Objectives: To examine cross-reactivity between hemagglutinin (HA) derived from A/California/7/09 (CA/09) virus and that derived from representative Eurasian "avian-like" (EA) H1N1 swine viruses isolated in Italy between 1999 and 2008 during virological surveillance in pigs.

Design: Modified vaccinia virus Ankara (MVA) expressing the HA gene of CA/09 virus (MVA-HA-CA/09) was used as a vaccine to investigate cross-protective immunity against H1N1 swine viruses in mice.

Sample: Two classical swine H1N1 (CS) viruses and four representative EA-like H1N1 swine viruses previously isolated during outbreaks of respiratory disease in pigs on farms in Northern Italy were used in this study.

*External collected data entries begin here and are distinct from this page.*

$ cat config.mk
export PLATFORM = sky130hd
export DESIGN_NAME = align_sticky_pipe
export DESIGN_NICKNAME = d
export VERILOG_FILES = /design/src/rtl/align_sticky_pipe.sv
export SDC_FILE = /design/constraint.sdc
export NUM_CORES = 1
export LEC_CHECK = 0
export ABC_AREA = 1
export BUFFER_PORTS_ARGS = -buffer_cell sky130_fd_sc_hd__clkbuf_2
export CORE_MARGIN = 3
export CORE_UTILIZATION = 30
export CTS_BUF_LIST = sky130_fd_sc_hd__clkbuf_4 sky130_fd_sc_hd__clkbuf_8
export CTS_CLUSTER_SIZE = 14
export DETAILED_ROUTE_END_ITERATION = 16
export HOLD_SLACK_MARGIN = 0.1
export PLACE_DENSITY_LB_ADDON = 0.15
export RECOVER_POWER = 50
export SYNTH_ARGS = -nofsm -noshare
export SYNTH_HDL_FRONTEND = slang
export SYNTH_SLANG_ARGS = --single-unit
$ cat constraint.sdc
create_clock -name clk -period 3.5 [get_ports clk]
set_clock_uncertainty 0.1 [all_clocks]
set_input_delay 0.525 -clock clk [delete_from_list [all_inputs] [get_ports clk]]
set_output_delay 0.525 -clock clk [all_outputs]
set_load 0.02 [all_outputs]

Setting: Female C57BL/6 mice were vaccinated with MVA/HA/CA/09 and then challenged intranasally with H1N1 swine viruses.

Main outcome measures: Cross-reactive antibody responses were determined by hemagglutination- inhibition (HI) and virus microneutralizing (MN) assays of sera from MVA-vaccinated mice. The extent of protective immunity against infection with H1N1 swine viruses was determined by measuring lung viral load on days 2 and 4 post-challenge.

Results and conclusions: Systemic immunization of mice with CA/09-derived HA, vectored by MVA, elicited cross-protective immunity against recent EA-like swine viruses. This immune protection was related to the levels of cross-reactive HI antibodies in the sera of the immunized mice and was dependent on the similarity of the antigenic site Sa of H1 HAs. Our findings suggest that the herd immunity elicited in humans by the pandemic (H1N1) 2009 virus could limit the transmission of recent EA-like swine HA genes into the influenza A virus gene pool in humans.

Keywords: Avian-like; cross-protection; hemagglutinin; influenza; pandemic (H1N1) 2009; transmission.

Figure 1

Phylogenetic tree of the HA1 region (nucleotides 88–981) of the HA gene of the H1N1 swine influenza viruses used in this study (indicated in bold and underlined) as well as that of the swine and human influenza viruses in the database. The unrooted tree was generated with the mega4 program using the neighbor-joining method. Bootstrap values were calculated on 1000 replicates, and only values higher 70% are shown.

Figure 2

Effect of MVA-HA-CA/09 vaccination on the replication of H1N1 viruses in mouse lung. Groups of mice were vaccinated with two doses, 3 weeks apart, of 10^7·3 or 10^6·3 pfu of MVA-HA-CA/09. Control mice received PBS only on the same schedule. Four weeks later, the mice were challenged intranasally with 10⁵ TCID₅₀ of the indicated H1N1 viruses. Virus titers in the lungs of four mice per group sacrificed on days 2 and 4 post-infection are expressed as the mean ±SE log₁₀TCID₅₀/g of tissue. The lower detection limit is denoted by the dashed horizontal line. One of two similar experiments is shown. For virus abbreviations, see Table 1. *P < 0·05, **P < 0·001 compared with control mice by unpaired Student's t test.

Figure 3

Comparison of the HA antigenic sites. Amino acids sequences (H1 open reading frame numbering, including the signal peptide) of the CS viruses and the Italian swine viruses used in this study were aligned to the CA/09 HA sequence. Major antigenic domains, as defined by Brownlee and Fodor, are shown in boxes. For virus abbreviations, see Table 1.